## Given records
.....

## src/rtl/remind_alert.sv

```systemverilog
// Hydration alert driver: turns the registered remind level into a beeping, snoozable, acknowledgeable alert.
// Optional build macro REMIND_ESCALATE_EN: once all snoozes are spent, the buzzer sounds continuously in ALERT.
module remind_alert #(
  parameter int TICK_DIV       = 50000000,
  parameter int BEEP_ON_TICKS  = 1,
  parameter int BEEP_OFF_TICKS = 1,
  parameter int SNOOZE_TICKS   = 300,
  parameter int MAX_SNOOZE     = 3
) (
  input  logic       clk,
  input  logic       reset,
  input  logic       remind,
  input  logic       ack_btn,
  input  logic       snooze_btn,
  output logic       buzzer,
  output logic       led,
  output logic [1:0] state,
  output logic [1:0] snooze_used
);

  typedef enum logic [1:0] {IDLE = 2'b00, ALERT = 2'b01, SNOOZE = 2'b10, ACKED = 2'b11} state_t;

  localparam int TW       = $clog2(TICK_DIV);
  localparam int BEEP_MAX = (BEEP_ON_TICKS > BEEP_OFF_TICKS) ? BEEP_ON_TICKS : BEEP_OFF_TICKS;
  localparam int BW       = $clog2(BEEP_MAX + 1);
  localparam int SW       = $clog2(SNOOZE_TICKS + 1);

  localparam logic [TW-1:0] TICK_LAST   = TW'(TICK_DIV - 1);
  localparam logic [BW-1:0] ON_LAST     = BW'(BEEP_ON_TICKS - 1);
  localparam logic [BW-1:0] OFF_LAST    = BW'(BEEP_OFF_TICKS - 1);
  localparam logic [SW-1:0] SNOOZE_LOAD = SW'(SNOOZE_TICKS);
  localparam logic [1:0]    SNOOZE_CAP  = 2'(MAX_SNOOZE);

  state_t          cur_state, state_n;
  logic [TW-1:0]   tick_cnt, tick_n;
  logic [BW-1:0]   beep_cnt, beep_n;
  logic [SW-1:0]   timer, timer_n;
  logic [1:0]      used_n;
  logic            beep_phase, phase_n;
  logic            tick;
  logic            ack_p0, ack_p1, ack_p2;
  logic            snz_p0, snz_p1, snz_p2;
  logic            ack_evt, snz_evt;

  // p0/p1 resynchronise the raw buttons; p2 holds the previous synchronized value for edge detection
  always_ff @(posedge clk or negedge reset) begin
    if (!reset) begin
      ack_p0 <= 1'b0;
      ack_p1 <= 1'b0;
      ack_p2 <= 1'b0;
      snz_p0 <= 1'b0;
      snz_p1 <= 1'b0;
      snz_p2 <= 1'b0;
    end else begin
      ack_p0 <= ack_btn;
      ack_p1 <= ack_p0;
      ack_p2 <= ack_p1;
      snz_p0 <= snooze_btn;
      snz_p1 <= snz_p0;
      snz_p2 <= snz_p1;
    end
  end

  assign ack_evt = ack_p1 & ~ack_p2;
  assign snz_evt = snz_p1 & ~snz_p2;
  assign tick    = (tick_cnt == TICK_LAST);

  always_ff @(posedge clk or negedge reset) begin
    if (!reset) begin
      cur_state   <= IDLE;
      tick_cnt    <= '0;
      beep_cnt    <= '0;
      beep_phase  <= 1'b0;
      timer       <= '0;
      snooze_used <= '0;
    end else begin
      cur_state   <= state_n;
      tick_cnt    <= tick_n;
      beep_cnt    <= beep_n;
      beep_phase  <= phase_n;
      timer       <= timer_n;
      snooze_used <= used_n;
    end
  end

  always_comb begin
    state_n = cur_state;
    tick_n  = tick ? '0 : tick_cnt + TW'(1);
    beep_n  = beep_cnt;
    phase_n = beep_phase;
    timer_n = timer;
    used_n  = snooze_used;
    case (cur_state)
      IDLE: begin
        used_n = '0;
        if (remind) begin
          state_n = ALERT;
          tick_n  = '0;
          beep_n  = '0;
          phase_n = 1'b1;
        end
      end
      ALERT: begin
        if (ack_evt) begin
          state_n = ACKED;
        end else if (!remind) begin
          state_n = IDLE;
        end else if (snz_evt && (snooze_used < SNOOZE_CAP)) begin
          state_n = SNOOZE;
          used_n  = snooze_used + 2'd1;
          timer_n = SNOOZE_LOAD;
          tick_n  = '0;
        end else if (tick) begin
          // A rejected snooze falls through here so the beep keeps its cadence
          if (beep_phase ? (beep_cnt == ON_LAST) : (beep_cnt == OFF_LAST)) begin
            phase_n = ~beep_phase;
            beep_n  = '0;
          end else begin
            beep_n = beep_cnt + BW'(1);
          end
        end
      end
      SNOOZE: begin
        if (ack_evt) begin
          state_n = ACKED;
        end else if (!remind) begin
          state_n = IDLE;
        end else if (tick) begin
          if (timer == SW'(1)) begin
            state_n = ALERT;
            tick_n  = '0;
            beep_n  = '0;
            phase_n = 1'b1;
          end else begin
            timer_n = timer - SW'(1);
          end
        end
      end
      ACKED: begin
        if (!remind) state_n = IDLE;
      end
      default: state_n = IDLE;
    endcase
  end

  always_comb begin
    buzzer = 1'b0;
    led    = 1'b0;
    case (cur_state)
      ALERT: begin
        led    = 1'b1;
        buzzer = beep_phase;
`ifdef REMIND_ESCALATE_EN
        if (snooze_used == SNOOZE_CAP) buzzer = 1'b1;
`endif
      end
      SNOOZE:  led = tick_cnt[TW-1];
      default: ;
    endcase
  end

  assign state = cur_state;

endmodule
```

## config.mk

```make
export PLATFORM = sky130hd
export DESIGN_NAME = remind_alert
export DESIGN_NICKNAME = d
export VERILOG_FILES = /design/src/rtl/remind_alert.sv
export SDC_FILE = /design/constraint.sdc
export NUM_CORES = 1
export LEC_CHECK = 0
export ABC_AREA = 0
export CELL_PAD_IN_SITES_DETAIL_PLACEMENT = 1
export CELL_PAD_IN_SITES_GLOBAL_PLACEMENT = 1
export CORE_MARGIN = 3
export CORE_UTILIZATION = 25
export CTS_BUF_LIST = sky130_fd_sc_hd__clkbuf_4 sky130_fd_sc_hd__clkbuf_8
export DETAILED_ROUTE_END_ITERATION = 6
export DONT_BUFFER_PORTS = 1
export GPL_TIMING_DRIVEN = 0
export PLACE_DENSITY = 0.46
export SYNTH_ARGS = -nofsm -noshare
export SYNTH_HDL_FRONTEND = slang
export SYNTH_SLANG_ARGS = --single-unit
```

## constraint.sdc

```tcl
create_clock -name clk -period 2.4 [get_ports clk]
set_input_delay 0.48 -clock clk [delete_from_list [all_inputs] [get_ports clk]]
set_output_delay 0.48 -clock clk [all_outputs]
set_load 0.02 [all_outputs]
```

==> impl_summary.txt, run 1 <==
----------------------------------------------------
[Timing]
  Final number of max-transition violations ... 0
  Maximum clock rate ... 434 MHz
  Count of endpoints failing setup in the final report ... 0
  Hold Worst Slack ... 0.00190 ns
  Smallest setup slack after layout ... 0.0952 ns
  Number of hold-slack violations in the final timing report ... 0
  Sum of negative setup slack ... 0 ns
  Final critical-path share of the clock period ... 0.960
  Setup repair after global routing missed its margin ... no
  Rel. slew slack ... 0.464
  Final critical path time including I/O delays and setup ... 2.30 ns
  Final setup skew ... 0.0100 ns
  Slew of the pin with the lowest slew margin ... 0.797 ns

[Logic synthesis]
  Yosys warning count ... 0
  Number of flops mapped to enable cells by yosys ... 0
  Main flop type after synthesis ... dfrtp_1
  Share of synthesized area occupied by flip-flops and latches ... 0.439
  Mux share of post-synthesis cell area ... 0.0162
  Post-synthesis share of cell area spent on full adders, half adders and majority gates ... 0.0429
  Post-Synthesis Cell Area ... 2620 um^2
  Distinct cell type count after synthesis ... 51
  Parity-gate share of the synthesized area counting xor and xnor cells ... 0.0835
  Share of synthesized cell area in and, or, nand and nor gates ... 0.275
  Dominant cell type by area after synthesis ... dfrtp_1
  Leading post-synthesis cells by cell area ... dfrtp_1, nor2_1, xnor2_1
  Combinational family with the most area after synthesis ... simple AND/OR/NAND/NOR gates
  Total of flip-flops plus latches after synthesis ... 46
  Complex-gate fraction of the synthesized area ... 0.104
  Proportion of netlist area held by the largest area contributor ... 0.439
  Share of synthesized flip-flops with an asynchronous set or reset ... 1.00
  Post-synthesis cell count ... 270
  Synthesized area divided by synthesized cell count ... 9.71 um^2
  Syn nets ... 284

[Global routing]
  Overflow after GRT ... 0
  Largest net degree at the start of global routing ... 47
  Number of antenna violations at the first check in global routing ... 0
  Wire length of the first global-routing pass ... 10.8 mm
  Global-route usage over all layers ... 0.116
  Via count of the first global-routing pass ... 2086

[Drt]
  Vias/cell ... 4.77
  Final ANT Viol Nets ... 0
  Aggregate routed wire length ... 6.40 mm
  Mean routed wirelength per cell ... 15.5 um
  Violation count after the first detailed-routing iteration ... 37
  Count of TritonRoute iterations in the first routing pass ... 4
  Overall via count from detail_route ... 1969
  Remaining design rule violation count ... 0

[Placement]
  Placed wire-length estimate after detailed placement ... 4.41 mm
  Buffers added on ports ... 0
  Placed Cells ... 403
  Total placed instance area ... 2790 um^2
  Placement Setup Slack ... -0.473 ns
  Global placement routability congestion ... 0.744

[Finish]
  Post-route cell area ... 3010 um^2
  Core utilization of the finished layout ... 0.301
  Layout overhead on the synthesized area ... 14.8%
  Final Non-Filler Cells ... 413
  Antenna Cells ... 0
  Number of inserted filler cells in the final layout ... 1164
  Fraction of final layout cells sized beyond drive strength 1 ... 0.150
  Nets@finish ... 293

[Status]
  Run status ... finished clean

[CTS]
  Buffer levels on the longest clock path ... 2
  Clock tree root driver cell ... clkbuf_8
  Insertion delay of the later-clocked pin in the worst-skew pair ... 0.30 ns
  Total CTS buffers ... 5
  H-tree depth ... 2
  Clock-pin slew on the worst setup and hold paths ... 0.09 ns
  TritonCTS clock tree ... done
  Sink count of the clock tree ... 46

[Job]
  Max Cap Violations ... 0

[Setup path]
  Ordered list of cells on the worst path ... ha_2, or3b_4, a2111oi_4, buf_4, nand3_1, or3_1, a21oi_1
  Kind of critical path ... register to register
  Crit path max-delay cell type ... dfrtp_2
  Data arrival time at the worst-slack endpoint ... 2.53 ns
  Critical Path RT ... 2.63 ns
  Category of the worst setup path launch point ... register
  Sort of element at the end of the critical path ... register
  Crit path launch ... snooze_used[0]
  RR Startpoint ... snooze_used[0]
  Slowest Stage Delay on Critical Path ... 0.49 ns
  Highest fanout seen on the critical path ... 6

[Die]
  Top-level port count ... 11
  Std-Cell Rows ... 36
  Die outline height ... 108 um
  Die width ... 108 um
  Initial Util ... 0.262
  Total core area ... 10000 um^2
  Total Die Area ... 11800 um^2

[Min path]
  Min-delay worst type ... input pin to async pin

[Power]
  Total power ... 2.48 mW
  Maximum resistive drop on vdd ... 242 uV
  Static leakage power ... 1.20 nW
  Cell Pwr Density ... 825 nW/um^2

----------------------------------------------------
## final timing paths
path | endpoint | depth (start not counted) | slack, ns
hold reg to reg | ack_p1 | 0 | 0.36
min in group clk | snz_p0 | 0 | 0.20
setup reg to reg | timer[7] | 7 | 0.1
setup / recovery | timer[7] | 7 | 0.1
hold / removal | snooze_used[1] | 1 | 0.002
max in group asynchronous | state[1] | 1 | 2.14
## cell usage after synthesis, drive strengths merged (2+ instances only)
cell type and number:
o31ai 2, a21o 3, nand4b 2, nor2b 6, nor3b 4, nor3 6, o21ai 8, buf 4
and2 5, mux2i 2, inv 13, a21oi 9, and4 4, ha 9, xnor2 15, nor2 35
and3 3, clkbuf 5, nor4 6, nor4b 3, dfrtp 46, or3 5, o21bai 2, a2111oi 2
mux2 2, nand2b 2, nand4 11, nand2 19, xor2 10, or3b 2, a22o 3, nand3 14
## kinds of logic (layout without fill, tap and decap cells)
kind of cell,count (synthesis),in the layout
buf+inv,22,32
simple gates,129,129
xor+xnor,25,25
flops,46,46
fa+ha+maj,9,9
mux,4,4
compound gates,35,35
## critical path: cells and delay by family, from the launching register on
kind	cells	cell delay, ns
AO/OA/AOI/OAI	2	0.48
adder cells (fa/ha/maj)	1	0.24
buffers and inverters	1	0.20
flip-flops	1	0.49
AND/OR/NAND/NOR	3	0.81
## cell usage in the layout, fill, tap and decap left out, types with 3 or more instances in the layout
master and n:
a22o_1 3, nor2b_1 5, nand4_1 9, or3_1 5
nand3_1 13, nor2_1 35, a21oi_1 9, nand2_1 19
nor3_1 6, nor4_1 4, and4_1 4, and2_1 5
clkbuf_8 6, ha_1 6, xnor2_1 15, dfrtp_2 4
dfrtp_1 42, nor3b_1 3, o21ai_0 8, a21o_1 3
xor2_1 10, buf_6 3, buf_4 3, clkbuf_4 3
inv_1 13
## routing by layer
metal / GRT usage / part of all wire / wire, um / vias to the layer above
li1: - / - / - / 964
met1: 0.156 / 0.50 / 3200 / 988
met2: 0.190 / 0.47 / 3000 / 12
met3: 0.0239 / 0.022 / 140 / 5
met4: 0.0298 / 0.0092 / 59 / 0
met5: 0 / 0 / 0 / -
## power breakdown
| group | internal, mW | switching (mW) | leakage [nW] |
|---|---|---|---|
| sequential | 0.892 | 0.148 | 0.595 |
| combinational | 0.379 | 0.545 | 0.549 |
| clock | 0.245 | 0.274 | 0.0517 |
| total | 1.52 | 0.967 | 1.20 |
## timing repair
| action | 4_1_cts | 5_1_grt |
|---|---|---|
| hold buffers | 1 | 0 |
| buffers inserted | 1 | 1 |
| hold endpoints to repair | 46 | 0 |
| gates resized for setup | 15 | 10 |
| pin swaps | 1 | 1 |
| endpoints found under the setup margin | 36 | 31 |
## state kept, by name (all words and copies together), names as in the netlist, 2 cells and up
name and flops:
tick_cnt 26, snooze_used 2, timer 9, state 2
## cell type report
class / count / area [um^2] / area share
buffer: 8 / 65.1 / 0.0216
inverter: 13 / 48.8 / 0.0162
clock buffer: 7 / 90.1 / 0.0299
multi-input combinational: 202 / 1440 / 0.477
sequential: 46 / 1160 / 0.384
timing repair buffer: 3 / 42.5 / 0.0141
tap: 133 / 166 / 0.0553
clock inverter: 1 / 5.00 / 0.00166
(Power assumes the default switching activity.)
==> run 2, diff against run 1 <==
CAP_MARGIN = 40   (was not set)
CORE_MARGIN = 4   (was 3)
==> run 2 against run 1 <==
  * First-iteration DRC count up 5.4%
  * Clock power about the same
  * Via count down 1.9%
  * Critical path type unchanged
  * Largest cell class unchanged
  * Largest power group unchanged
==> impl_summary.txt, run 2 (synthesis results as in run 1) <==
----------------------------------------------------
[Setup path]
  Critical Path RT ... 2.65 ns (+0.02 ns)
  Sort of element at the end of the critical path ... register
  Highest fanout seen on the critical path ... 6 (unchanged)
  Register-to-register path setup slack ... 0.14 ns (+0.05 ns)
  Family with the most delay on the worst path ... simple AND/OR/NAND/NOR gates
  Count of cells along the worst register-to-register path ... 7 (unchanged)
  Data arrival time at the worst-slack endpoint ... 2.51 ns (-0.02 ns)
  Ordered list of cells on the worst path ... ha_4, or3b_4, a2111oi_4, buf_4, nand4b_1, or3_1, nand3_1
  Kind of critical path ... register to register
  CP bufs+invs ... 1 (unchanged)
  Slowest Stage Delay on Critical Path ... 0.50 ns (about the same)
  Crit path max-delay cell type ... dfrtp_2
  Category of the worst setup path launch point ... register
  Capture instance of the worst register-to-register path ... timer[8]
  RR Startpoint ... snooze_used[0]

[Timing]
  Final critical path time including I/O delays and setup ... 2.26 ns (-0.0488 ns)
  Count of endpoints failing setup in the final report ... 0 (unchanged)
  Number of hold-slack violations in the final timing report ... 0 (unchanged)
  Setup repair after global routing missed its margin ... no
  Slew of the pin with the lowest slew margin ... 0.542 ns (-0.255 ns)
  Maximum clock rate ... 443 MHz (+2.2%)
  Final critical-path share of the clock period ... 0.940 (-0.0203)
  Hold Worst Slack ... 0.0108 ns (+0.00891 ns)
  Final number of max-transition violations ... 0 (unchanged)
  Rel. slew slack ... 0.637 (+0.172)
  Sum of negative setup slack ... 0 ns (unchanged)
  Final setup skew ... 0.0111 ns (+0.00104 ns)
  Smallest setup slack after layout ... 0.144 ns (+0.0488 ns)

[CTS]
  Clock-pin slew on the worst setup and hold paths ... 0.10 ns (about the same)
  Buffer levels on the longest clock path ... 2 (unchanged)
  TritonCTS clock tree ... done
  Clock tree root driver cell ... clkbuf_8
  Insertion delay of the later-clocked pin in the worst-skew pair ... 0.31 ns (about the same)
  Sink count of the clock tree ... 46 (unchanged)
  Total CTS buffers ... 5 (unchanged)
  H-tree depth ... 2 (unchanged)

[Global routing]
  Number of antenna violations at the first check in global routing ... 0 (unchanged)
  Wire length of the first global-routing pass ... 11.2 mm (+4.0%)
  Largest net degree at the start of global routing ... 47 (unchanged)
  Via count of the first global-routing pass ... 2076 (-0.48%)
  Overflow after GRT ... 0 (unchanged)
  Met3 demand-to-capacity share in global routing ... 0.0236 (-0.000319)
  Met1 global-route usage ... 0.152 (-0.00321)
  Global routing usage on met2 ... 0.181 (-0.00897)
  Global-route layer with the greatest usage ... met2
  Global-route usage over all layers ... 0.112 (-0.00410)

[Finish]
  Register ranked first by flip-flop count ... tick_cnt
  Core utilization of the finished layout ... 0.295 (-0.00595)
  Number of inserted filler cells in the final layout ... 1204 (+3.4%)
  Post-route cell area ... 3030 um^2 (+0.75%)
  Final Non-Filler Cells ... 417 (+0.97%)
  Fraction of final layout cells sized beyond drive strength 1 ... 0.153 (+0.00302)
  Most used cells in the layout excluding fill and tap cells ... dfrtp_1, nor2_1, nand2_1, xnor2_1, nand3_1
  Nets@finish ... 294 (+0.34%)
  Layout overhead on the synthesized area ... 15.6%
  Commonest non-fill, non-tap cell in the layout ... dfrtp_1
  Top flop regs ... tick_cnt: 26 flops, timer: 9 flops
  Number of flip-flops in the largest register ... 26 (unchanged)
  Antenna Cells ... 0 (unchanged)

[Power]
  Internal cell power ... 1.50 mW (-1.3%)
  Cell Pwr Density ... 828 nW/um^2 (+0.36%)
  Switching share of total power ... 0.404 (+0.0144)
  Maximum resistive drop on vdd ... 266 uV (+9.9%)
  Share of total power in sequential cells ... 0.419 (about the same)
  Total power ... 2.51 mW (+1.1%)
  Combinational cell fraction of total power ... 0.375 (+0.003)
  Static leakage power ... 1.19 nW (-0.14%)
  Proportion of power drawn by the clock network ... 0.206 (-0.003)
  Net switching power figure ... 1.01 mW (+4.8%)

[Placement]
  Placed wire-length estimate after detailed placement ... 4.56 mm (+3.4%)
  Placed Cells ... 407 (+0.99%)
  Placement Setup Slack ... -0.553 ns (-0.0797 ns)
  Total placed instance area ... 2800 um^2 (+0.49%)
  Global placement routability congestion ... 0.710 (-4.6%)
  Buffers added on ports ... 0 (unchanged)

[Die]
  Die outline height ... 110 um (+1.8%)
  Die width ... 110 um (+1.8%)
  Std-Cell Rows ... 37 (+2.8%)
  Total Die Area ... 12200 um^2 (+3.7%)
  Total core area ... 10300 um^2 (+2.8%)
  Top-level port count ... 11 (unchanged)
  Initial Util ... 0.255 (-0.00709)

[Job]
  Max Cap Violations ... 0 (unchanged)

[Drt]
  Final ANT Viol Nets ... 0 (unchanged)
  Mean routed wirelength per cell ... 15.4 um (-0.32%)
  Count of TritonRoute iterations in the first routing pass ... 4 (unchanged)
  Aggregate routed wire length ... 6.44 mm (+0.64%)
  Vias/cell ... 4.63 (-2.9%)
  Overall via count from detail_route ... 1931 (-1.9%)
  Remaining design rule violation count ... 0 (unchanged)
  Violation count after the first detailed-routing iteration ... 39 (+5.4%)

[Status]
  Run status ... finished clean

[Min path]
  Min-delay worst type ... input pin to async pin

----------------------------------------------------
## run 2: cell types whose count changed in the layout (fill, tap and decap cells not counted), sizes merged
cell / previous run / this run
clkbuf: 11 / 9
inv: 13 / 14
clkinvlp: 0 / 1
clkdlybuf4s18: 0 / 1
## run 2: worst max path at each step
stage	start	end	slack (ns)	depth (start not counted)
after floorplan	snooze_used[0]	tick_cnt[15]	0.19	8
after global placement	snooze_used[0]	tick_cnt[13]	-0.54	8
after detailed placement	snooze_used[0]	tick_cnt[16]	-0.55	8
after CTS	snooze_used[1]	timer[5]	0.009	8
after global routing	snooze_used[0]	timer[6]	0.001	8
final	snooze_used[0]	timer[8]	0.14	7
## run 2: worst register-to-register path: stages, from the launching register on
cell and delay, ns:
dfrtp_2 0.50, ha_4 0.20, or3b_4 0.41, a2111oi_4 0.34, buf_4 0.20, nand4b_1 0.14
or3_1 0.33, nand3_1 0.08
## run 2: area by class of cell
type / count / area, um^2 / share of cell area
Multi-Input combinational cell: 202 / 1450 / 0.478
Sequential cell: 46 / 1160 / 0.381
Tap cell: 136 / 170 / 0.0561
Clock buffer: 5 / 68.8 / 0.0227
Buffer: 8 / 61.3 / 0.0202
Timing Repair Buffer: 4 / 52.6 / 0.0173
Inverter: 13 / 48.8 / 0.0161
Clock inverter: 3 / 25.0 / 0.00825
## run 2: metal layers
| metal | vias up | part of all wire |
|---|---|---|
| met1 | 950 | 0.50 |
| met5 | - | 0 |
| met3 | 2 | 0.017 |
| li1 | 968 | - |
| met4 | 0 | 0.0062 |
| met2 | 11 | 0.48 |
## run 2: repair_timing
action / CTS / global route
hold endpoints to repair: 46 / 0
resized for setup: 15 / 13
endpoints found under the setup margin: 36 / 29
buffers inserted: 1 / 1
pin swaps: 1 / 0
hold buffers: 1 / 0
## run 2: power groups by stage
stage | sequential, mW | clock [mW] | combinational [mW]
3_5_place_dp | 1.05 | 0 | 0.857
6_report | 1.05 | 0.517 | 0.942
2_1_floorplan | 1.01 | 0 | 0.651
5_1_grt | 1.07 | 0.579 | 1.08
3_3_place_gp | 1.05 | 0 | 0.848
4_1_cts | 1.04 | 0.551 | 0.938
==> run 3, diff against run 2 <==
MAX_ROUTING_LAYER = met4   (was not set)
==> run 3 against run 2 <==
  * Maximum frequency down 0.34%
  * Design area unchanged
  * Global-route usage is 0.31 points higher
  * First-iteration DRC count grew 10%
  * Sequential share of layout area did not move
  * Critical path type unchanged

.....

## Task prompt
After locating the line with "CORE_MARGIN = 4" in the material above, return it and each line after it exactly, ending at the line with "impl_summary.txt, run 2".

## Solution to this task
CORE_MARGIN = 4   (was 3)
==> run 2 against run 1 <==
  * First-iteration DRC count up 5.4%
  * Clock power about the same
  * Via count down 1.9%
  * Critical path type unchanged
  * Largest cell class unchanged
  * Largest power group unchanged
==> impl_summary.txt, run 2 (synthesis results as in run 1) <==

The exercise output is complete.